[Stored data entries]
------------------------

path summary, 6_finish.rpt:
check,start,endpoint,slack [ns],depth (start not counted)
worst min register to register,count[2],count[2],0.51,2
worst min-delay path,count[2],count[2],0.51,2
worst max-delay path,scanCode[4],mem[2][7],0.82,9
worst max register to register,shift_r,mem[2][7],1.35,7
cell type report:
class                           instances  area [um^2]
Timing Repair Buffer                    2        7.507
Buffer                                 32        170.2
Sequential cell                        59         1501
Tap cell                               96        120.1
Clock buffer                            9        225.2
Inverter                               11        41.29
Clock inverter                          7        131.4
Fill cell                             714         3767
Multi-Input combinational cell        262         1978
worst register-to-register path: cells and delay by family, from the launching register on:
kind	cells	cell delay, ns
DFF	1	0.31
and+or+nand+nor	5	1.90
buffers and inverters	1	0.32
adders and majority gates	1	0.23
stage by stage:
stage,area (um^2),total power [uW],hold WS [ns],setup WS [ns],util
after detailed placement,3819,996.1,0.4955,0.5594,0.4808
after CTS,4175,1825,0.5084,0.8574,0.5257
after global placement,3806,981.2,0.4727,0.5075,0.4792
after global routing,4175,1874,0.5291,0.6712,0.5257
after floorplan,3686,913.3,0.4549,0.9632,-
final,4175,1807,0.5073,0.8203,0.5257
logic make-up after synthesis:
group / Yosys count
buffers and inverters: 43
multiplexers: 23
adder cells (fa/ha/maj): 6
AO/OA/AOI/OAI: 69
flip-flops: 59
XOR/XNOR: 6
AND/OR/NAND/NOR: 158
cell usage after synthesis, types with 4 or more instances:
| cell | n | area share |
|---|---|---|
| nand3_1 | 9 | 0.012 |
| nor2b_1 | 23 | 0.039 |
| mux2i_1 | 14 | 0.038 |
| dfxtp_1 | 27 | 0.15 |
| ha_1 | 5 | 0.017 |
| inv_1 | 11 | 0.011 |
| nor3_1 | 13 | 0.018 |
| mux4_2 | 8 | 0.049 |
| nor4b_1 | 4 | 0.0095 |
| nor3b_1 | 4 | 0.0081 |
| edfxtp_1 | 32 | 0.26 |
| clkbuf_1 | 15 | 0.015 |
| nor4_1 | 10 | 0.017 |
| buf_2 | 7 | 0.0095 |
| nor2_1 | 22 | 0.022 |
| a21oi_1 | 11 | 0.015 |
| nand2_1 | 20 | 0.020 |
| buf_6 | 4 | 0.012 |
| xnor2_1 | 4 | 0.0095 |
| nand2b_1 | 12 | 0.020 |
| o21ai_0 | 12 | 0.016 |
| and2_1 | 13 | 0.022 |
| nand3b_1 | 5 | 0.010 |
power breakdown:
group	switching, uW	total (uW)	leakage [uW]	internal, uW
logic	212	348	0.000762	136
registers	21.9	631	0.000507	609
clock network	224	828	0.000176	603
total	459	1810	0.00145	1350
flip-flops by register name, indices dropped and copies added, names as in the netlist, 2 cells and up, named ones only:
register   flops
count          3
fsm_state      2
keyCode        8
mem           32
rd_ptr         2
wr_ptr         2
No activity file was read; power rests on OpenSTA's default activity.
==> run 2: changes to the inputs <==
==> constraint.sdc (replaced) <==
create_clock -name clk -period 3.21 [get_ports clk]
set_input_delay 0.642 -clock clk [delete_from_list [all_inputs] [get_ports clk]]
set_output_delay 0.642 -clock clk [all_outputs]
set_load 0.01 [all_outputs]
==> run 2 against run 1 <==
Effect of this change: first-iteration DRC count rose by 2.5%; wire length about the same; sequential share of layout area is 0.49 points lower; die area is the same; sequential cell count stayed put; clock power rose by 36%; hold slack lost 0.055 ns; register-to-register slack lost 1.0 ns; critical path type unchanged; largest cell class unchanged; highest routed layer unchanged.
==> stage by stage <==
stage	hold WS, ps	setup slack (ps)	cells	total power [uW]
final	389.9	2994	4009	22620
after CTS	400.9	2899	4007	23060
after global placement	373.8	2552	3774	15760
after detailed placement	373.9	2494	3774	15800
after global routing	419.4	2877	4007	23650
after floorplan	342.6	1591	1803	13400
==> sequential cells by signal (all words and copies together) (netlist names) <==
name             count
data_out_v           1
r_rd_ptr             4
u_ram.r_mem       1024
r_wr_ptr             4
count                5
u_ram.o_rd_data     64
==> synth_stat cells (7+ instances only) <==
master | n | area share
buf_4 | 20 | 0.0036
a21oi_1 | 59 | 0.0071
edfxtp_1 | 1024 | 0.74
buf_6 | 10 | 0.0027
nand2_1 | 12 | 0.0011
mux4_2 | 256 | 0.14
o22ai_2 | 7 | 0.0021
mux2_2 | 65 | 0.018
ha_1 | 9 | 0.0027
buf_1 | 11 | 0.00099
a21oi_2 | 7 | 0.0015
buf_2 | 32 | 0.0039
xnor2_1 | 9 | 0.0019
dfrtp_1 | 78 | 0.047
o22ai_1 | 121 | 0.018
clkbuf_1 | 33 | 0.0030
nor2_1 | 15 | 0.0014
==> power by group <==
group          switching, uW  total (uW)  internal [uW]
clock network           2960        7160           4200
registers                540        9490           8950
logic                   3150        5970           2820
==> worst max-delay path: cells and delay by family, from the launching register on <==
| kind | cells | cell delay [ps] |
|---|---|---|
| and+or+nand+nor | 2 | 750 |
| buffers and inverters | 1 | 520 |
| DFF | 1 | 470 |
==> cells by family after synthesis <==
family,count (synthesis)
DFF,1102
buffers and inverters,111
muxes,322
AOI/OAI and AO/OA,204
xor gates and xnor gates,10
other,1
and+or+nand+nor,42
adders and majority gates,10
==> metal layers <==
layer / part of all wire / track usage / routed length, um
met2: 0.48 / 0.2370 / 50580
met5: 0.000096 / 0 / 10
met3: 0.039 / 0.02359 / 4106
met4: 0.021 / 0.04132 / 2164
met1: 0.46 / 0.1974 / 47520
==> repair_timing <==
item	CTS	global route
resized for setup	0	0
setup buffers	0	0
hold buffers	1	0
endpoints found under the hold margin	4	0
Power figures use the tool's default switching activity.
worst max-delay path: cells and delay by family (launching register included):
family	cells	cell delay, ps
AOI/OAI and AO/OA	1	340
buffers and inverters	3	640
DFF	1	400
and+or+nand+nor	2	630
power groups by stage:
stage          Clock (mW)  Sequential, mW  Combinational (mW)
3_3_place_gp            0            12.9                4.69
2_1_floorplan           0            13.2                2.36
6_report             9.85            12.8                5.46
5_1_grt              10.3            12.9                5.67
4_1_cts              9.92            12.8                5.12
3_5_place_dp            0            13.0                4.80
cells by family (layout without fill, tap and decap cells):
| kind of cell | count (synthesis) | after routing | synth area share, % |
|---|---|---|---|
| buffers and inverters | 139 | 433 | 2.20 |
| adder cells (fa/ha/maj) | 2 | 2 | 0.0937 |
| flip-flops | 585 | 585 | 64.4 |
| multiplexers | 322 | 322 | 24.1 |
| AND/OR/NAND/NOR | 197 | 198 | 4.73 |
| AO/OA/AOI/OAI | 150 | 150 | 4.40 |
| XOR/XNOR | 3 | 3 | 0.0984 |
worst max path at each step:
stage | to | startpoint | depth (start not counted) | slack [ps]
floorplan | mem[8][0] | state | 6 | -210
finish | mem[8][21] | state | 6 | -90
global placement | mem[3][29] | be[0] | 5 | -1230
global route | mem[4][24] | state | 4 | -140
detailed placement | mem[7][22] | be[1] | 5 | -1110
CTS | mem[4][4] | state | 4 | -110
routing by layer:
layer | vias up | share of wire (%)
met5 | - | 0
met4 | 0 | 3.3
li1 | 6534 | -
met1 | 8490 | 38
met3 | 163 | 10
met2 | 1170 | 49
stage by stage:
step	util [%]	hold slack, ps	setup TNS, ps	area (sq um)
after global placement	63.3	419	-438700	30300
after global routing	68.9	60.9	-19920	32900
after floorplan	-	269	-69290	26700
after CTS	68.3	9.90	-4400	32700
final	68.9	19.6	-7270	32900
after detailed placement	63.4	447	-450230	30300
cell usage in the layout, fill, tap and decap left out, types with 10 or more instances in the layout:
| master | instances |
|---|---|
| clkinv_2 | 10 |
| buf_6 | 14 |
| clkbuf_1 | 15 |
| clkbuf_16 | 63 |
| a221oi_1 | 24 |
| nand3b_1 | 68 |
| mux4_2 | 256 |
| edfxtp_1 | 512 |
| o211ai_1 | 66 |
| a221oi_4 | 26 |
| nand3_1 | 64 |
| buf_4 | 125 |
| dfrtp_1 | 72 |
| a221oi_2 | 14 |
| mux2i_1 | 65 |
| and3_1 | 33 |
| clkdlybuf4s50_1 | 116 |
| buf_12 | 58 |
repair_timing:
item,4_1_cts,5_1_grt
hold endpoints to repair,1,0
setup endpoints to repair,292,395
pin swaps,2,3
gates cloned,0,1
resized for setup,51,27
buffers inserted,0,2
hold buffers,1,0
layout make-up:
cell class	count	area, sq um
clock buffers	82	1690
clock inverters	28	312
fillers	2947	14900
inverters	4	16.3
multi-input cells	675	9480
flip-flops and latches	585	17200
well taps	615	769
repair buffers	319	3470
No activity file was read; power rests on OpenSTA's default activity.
===== src/rtl/uart_txd.sv =====
// uart_txd: 8N1 UART transmitter, LSB first, with a one-byte holding register
// so back-to-back frames leave no idle gap on the line.
// Optional even-parity bit after data bit 7: define UART_TXD_PARITY_EN.
module uart_txd #(
  parameter int unsigned CLKS_PER_BIT = 10416
) (
  input  logic       clk,
  input  logic       rst,
  input  logic [7:0] data_from_cipher,
  input  logic       txd_start,
  output logic       txd_ready,
  output logic       txd_data_out,
  output logic       txd_busy,
  output logic       txd_done
);

  localparam int unsigned   CW        = (CLKS_PER_BIT > 1) ? $clog2(CLKS_PER_BIT) : 1;
  localparam logic [CW-1:0] BAUD_LAST = CW'(CLKS_PER_BIT - 1);

  typedef enum logic [2:0] {
    ST_IDLE   = 3'd0,
    ST_START  = 3'd1,
    ST_DATA   = 3'd2,
`ifdef UART_TXD_PARITY_EN
    ST_PARITY = 3'd4,
`endif
    ST_STOP   = 3'd3
  } state_t;

  state_t        r_state, w_state_nxt;
  logic [CW-1:0] r_baud, w_baud_nxt;
  logic [2:0]    r_bit_idx, w_bit_idx_nxt;
  logic [7:0]    r_shift, w_shift_nxt;
  logic [7:0]    r_hold, w_hold_nxt;
  logic          r_hold_full, w_hold_full_nxt;
  logic          r_txd, w_txd_nxt;
  logic          r_done, w_done_nxt;
`ifdef UART_TXD_PARITY_EN
  logic          r_parity, w_parity_nxt;
`endif

  logic       w_accept;
  logic       w_baud_last;
  logic       w_load_opp;
  logic       w_load;
  logic [7:0] w_load_byte;

  assign w_accept    = txd_start && !r_hold_full;
  assign w_baud_last = (r_baud == BAUD_LAST);
  assign w_load_opp  = (r_state == ST_IDLE) || ((r_state == ST_STOP) && w_baud_last);
  // A pending held byte takes priority; otherwise an accept in a load slot bypasses hold.
  assign w_load      = w_load_opp && (r_hold_full || w_accept);
  assign w_load_byte = r_hold_full ? r_hold : data_from_cipher;

  // Next-state, bit timing, holding register and next line value.
  always_comb begin
    w_state_nxt     = r_state;
    w_baud_nxt      = r_baud;
    w_bit_idx_nxt   = r_bit_idx;
    w_shift_nxt     = r_shift;
    w_hold_nxt      = r_hold;
    w_hold_full_nxt = r_hold_full;
    w_txd_nxt       = 1'b1;
    w_done_nxt      = 1'b0;
`ifdef UART_TXD_PARITY_EN
    w_parity_nxt    = r_parity;
`endif

    if (r_state != ST_IDLE) begin
      w_baud_nxt = w_baud_last ? '0 : r_baud + 1'b1;
    end

    case (r_state)
      ST_IDLE: ;
      ST_START: begin
        if (w_baud_last) w_state_nxt = ST_DATA;
      end
      ST_DATA: begin
        if (w_baud_last) begin
          if (r_bit_idx == 3'd7) begin
`ifdef UART_TXD_PARITY_EN
            w_state_nxt = ST_PARITY;
`else
            w_state_nxt = ST_STOP;
`endif
          end else begin
            w_shift_nxt   = {1'b0, r_shift[7:1]};
            w_bit_idx_nxt = r_bit_idx + 3'd1;
          end
        end
      end
`ifdef UART_TXD_PARITY_EN
      ST_PARITY: begin
        if (w_baud_last) w_state_nxt = ST_PARITY == ST_PARITY ? ST_STOP : ST_STOP;
      end
`endif
      ST_STOP: begin
        if (w_baud_last) w_state_nxt = ST_IDLE;
      end
      default: begin
        w_state_nxt = ST_IDLE;
        w_baud_nxt  = '0;
      end
    endcase

    if (w_load) begin
      w_state_nxt   = ST_START;
      w_shift_nxt   = w_load_byte;
      w_bit_idx_nxt = '0;
      w_baud_nxt    = '0;
`ifdef UART_TXD_PARITY_EN
      w_parity_nxt  = ^w_load_byte;
`endif
    end

    if (w_load && r_hold_full) begin
      w_hold_full_nxt = 1'b0;
    end else if (w_accept && !w_load) begin
      w_hold_full_nxt = 1'b1;
      w_hold_nxt      = data_from_cipher;
    end

    // Line and done are registered from next-state values so they align with the state.
    case (w_state_nxt)
      ST_START:  w_txd_nxt = 1'b0;
      ST_DATA:   w_txd_nxt = w_shift_nxt[0];
`ifdef UART_TXD_PARITY_EN
      ST_PARITY: w_txd_nxt = w_parity_nxt;
`endif
      default:   w_txd_nxt = 1'b1;
    endcase
    w_done_nxt = (w_state_nxt == ST_STOP) && (w_baud_nxt == BAUD_LAST);
  end

  // State and datapath registers with synchronous active-low reset.
  always_ff @(posedge clk) begin
    if (!rst) begin
      r_state     <= ST_IDLE;
      r_baud      <= '0;
      r_bit_idx   <= '0;
      r_shift     <= '0;
      r_hold      <= '0;
      r_hold_full <= 1'b0;
      r_txd       <= 1'b1;
      r_done      <= 1'b0;
`ifdef UART_TXD_PARITY_EN
      r_parity    <= 1'b0;
`endif
    end else begin
      r_state     <= w_state_nxt;
      r_baud      <= w_baud_nxt;
      r_bit_idx   <= w_bit_idx_nxt;
      r_shift     <= w_shift_nxt;
      r_hold      <= w_hold_nxt;
      r_hold_full <= w_hold_full_nxt;
      r_txd       <= w_txd_nxt;
      r_done      <= w_done_nxt;
`ifdef UART_TXD_PARITY_EN
      r_parity    <= w_parity_nxt;
`endif
    end
  end

  assign txd_ready    = !r_hold_full;
  assign txd_data_out = r_txd;
  assign txd_busy     = (r_state != ST_IDLE);
  assign txd_done     = r_done;

endmodule


===== config.mk =====
export PLATFORM = sky130hd
export DESIGN_NAME = uart_txd
export DESIGN_NICKNAME = d
export VERILOG_FILES = /design/src/rtl/uart_txd.sv
export SDC_FILE = /design/constraint.sdc
export NUM_CORES = 1
export LEC_CHECK = 0
export BUFFER_PORTS_ARGS = -buffer_cell sky130_fd_sc_hd__buf_2
export CORE_UTILIZATION = 50
export CTS_CLUSTER_SIZE = 40
export DETAILED_ROUTE_END_ITERATION = 10
export PLACE_DENSITY_LB_ADDON = 0.08
export RECOVER_POWER = 25
export REMOVE_ABC_BUFFERS = 1
export SLEW_MARGIN = 20
export SYNTH_ARGS = -nofsm -noshare
export SYNTH_HDL_FRONTEND = slang
export SYNTH_SLANG_ARGS = --single-unit

===== constraint.sdc =====
create_clock -name clk -period 2.5 [get_ports clk]
set_clock_uncertainty 0.1 [all_clocks]
set_input_delay 0.75 -clock clk [delete_from_list [all_inputs] [get_ports clk]]
set_output_delay 0.75 -clock clk [all_outputs]
set_load 0.01 [all_outputs]

==> results.md, run 1 <==
* Starting Density at 0.527
* Clock Power Share at 0.444
* CP max FO at 11
* First drt pass iteration count at 4
* Post-layout util at 0.579
* CTS Buf Count at 5
* Vias in the first global route at 1,563
* Final net count at 263
* GRT Resource Usage Total at 0.211
* Synth area leaders: dfxtp_1, mux2i_1, nand2_1, xnor2_1, nor2_1
* ANT cells at 0
* Final wirelength at 4030 µm
* H-tree Lvls at 2
* CORE AREA at 0.00406 mm²
* Most instantiated library cell after synthesis: dfxtp_1
* Share of cells above drive strength 1 at 0.196
* Cell Area, Synth at 0.00214 mm²
* Final Max Tran Viols at 0
* DRT antenna net count at 0
* I/O Buffers at 14
* Setup crit end kind: output pin
* RSZ-0062 raised after global routing: no
* IO Count at 15
* Post-Synthesis Cells at 232
* Standard-cell rows at 23
* TritonCTS clock tree: done
* Drt wl/cell at about 13 µm
* Die area at 0.00454 mm²
* Seq/Total Area, Yosys at 0.365
* Min cycle time layout at 2.23 ns
* Pwr/cell area at 592 mW/mm²
* Fin cells at 300
* Detailed Place HPWL at 2870 µm
* Vias at about 1,600
* WS Path Type: reg2out
* Die X at around 67 µm
* Critical path arrival at roughly 1.4 ns
* Final period utilization at 0.893
* Clk root buf: clkbuf_8
* Clock tree buffer depth at 2
* Ys flop type: dfxtp_1
* First-iteration detailed-routing DRC count at between 80 and 90
* CP Data Required Time at 1.65 ns
* P&R area growth vs syn at 9.83%
* Fmax at 0.448 GHz
* Placed cells at 292
* Fin. Hold Viols at 0
* Pint at 1090 µW
* # Post-CTS Setup Buffers at 0
* Asr flop ratio synth at 0
* Synth unique cells at 52
* Synthesized area per cell at 9.22 µm²
* Number of flops mapped to enable cells by yosys at 0
* Static Leak at 0.000863 µW
* Setup TNS Final at 0 ns
* Clock transition at path regs at 0.08 ns
* Flops & latches, synth at 39
* Clk_lat worst skew at 0.28 ns
* Worst IR Drop VDD at 482 µV
* Resize count post-CTS at 0
* Area share of the largest cell type after synthesis at 0.365
* Sw frac at 0.215
* Register share of total power at 0.471
* YS warnings at 0
* Result of the run: complete, no violations
* Routability cong. at 0.794
* GRT overflow at 0
* Chip height at about 67 µm
* Vias per Instance at 5.36
* DRC viols at 0
* Synth cell count leaders: dfxtp_1, nand2_1, nor2_1
* Yosys top cell by area: dfxtp_1
* CP Launch Type: register
* Worst hold path type: reg2reg
* Hold Buf Count CTS at 0
* Switch Pwr at 299 µW
* # clock sinks at 39
* Combinational power share at 0.085
* Max Cap Viol at 0
* Largest net degree at the start of global routing at 28
* First-pass GRT wire length at ~7100 µm
* Setup violations, final at 0
* Initial antenna violation count at 0
[kinds of logic after synthesis]
family | count (synthesis) | synth area share
AO/OA/AOI/OAI | 45 | 0.142
XOR/XNOR | 15 | 0.0614
adder cells (fa/ha/maj) | 3 | 0.0176
buffers and inverters | 18 | 0.0655
flip-flops | 39 | 0.365
multiplexers | 19 | 0.0895
other | 1 | 0.00175
AND/OR/NAND/NOR | 92 | 0.257
[final timing paths]
path,start,to,slack [ns],cells after the start
worst min register to register,r_hold[7]$_SDFFE_PN0P_,r_hold[7]$_SDFFE_PN0P_,0.36,2
worst max-delay path,r_state[0]$_SDFF_PN0_,txd_busy,0.27,4
worst min-delay path,r_hold[7]$_SDFFE_PN0P_,r_hold[7]$_SDFFE_PN0P_,0.36,2
worst max register to register,r_baud[3]$_SDFF_PN0_,r_shift[7]$_SDFFE_PN0P_,0.36,5
[power groups by stage]
stage | Combinational [µW] | Sequential, µW | Clock, µW
after floorplan | 72.3 | 668 | 0
after global placement | 119 | 670 | 0
after detailed placement | 120 | 670 | 0
after CTS | 121 | 655 | 634
after global routing | 133 | 658 | 661
final | 118 | 655 | 618
[layout make-up]
cell class	instances	area, µm²
Fill cell	368	1710
Multi-Input combinational cell	175	1210
Sequential cell	39	781
Timing Repair Buffer	22	139
Clock buffer	6	72.6
Tap cell	50	62.6
Clock inverter	2	60.1
Inverter	6	22.5
[cell usage in the layout, fill, tap and decap left out, drive strengths merged, types with 8 or more instances in the layout]
cell type	instances
mux2i	18
nor2	25
dfxtp	39
buf	19
clkbuf	9
nor3	8
o21a	8
a21oi	9
nand2	27
o21ai	9
xnor2	9
[stage by stage]
step / cell area, µm² / hold slack (ns) / power (µW) / setup slack [ns]
floorplan: 2020 / 0.331 / 740 / 0.0554
global placement: 2230 / 0.343 / 789 / 0.411
detailed placement: 2230 / 0.353 / 790 / 0.410
CTS: 2360 / 0.365 / 1410 / 0.240
global route: 2350 / 0.389 / 1450 / 0.119
finish: 2350 / 0.361 / 1390 / 0.266
[critical path: stages, from the launching register on]
cell and delay, ns:
dfxtp_1 0.41, nor3_1 0.25, buf_4 0.23, inv_1 0.07, buf_2 0.13
[registers in the layout (all words and copies together), names as in the netlist]
register      cells
txd_data_out      1
r_bit_idx         3
r_hold_full       1
r_baud           14
r_shift           8
txd_done          1
r_state           3
r_hold            8
[layer usage]
metal  GRT usage  vias to the layer above  wire [µm]
met5           0                        -          0
met4      0.0638                        0         30
met3      0.0507                        2        104
met2       0.371                       21       1950
met1       0.252                      737       1950
li1            -                      848          -
No activity file was read; power rests on OpenSTA's default activity.
==> run 2, diff against run 1 <==
--- a/config.mk
+++ b/config.mk
@@ -9,7 +9,7 @@
 export CORE_UTILIZATION = 50
 export CTS_CLUSTER_SIZE = 40
 export DETAILED_ROUTE_END_ITERATION = 10
-export PLACE_DENSITY_LB_ADDON = 0.08
+export PLACE_DENSITY_LB_ADDON = 0.1
 export RECOVER_POWER = 25
 export REMOVE_ABC_BUFFERS = 1
 export SLEW_MARGIN = 20
==> run 2 against run 1 <==
  * Non-clock buffer count grew 3
  * Sequential share of layout area grew 0.58 points
  * Clock power shrank 37%
  * Clock-buffer cell count is the same
  * Critical path type unchanged
  * Critical endpoint unchanged
==> results.md, run 2 (same netlist as run 1, synthesis figures left out) <==
* Result of the run: complete, no violations (unchanged)
* Min cycle time layout at 2.20 ns (was 2.23 ns)
* Vias per Instance at 5.39 (was 5.36)
* Setup violations, final at 0 (unchanged)
* Final net count at 266 (was 263)
* Top sig layer: met4 (unchanged)
* Clk root buf: clkbuf_8 (unchanged)
* I/O Buffers at 14 (unchanged)
* CP Launch Type: register (unchanged)
* Crit-path cells: nor3_2, buf_4, inv_1, buf_2 (was nor3_1, buf_4, inv_1, buf_2)
* IO Count at 15 (unchanged)
* Most flop-heavy register: r_baud (unchanged)
* Most frequent cells in the layout: dfxtp_1, nand2_1, nor2_1 (unchanged)
* Static Leak at 0.000847 µW (was 0.000863 µW)
* Commonest non-fill, non-tap cell in the layout: dfxtp_1 (unchanged)
* Final wirelength at 3910 µm (was 4030 µm)
* DRC viols at 0 (unchanged)
* GRT overflow at 0 (unchanged)
* Clock tree buffer depth at 2 (unchanged)
* H-tree Lvls at 2 (unchanged)
* First-pass GRT wire length at 6710 µm (was 7070 µm)
* Final period utilization at 0.881 (was 0.893)
* First drt pass iteration count at 4 (unchanged)
* WL met1 at 1840 µm (was 1950 µm)
* RSZ-0062 raised after global routing: no (unchanged)
* Max FFs per register at 14 (unchanged)
* Critical path arrival at 1.35 ns (was 1.38 ns)
* Worst hold path type: reg2reg (unchanged)
* DRT antenna net count at 0 (unchanged)
* Clock transition at path regs at 0.07 ns (was 0.08 ns)
* WS Path Type: reg2out (unchanged)
* Top flop regs: r_baud: 14 flops, r_hold: 8 flops, r_shift: 8 flops (unchanged)
* Slowest-stage cell, CP: dfxtp_1 (unchanged)
* Starting Density at 0.527 (unchanged)
* First-iteration detailed-routing DRC count at 90 (was 85)
* Post-layout util at 0.569 (was 0.579)
* # clock sinks at 39 (unchanged)
* CORE AREA at 0.00406 mm² (unchanged)
* Fmax at 0.454 GHz (was 0.448 GHz)
* Max Cap Viol at 0 (unchanged)
* Setup crit end kind: output pin (unchanged)
* P&R area growth vs syn at 7.96% (was 9.83%)
* Detailed Place HPWL at 2840 µm (was 2870 µm)
* Drt wl/cell at 13.0 µm (was 13.4 µm)
* Resize count post-CTS at 0 (unchanged)
* Met3 WL at 119 µm (was 104 µm)
* Placed Area at 0.00224 mm² (was 0.00223 mm²)
* Clk_lat worst skew at 0.29 ns (was 0.28 ns)
* WL met2 at 1880 µm (was 1950 µm)
* Vias at 1,623 (was 1,608)
* Chip height at 67.4 µm (unchanged)
* Pwr/cell area at 503 mW/mm² (was 592 mW/mm²)
* Final hold slack at 0.355 ns (was 0.361 ns)
* Post-route cell area at 0.00231 mm² (was 0.00235 mm²)
* Hold Buf Count CTS at 0 (unchanged)
* CP Data Required Time at 1.65 ns (about the same)
* Routability cong. at 0.821 (was 0.794)
* Final Max Tran Viols at 0 (unchanged)
* Standard-cell rows at 23 (unchanged)
* Die X at 67.4 µm (unchanged)
* Fin. Hold Viols at 0 (unchanged)
* Largest net degree at the start of global routing at 28 (unchanged)
* CTS Buf Count at 5 (unchanged)
* GRT Resource Usage Total at 0.200 (was 0.211)
* ANT cells at 0 (unchanged)
* # Post-CTS Setup Buffers at 0 (unchanged)
* TritonCTS clock tree: done (unchanged)
* CP max FO at 7 (was 11)
* Setup TNS Final at 0 ns (unchanged)
* CP max stage delay at 0.39 ns (was 0.41 ns)
* Worst IR Drop VDD at 334 µV (was 482 µV)
* Total power at 1160 µW (was 1390 µW)
* Vias in the first global route at 1,547 (was 1,563)
* Initial antenna violation count at 0 (unchanged)
* Die area at 0.00454 mm² (unchanged)
* Share of cells above drive strength 1 at 0.203 (was 0.196)
## run 2: cell types whose count changed in the layout (fill, tap and decap cells not counted)
cell / delta
nor4b_2: +1
nor4b_1: -1
and2_0: +1
and2_2: -1
nor3_1: -1
buf_12: -1
nor3_2: +1
bufinv_16: -2
buf_4: +4
## run 2: cell type report
type / count / area, µm²
inverter: 6 / 22.5
fill: 368 / 1750
multi-input combinational: 175 / 1220
tap: 50 / 62.6
sequential: 39 / 781
timing repair buffer: 25 / 149
clock buffer: 6 / 72.6
## run 2: path summary, 6_finish.rpt
check	start	end	slack, ns	cells past startpoint
worst max register to register	r_baud[0]$_SDFF_PN0_	r_shift[7]$_SDFFE_PN0P_	0.31	6
worst min register to register	r_hold[0]$_SDFFE_PN0P_	r_hold[0]$_SDFFE_PN0P_	0.35	2
worst max-delay path	r_state[2]$_SDFF_PN0_	txd_busy	0.30	4
worst min-delay path	r_hold[0]$_SDFFE_PN0P_	r_hold[0]$_SDFFE_PN0P_	0.35	2
## run 2: power by group
part	switching (µW)	internal [µW]
clock	201	186
combinational	68.6	53.3
sequential	11.7	641
total	282	880
## run 2: critical path: cells and delay by family (launching register included)
family	cells	cell delay [ns]
DFF	1	0.39
buffers and inverters	3	0.38
and+or+nand+nor	1	0.31
## run 2: per-layer routing
metal	vias to the layer above	track usage
met2	22	0.334
met4	0	0.0904
met5	-	0
li1	854	-
met3	7	0.0557
met1	740	0.237
## run 2: through the flow
stage                     setup WS (ns)  std cells
after floorplan                  0.0554        220
after global placement            0.422        295
after detailed placement          0.410        295
after CTS                        0.0972        301
after global routing              0.134        301
final                             0.297        301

------------------------

For each line in the data that holds the word "adders", copy the line.

adders and majority gates	1	0.23
adders and majority gates,10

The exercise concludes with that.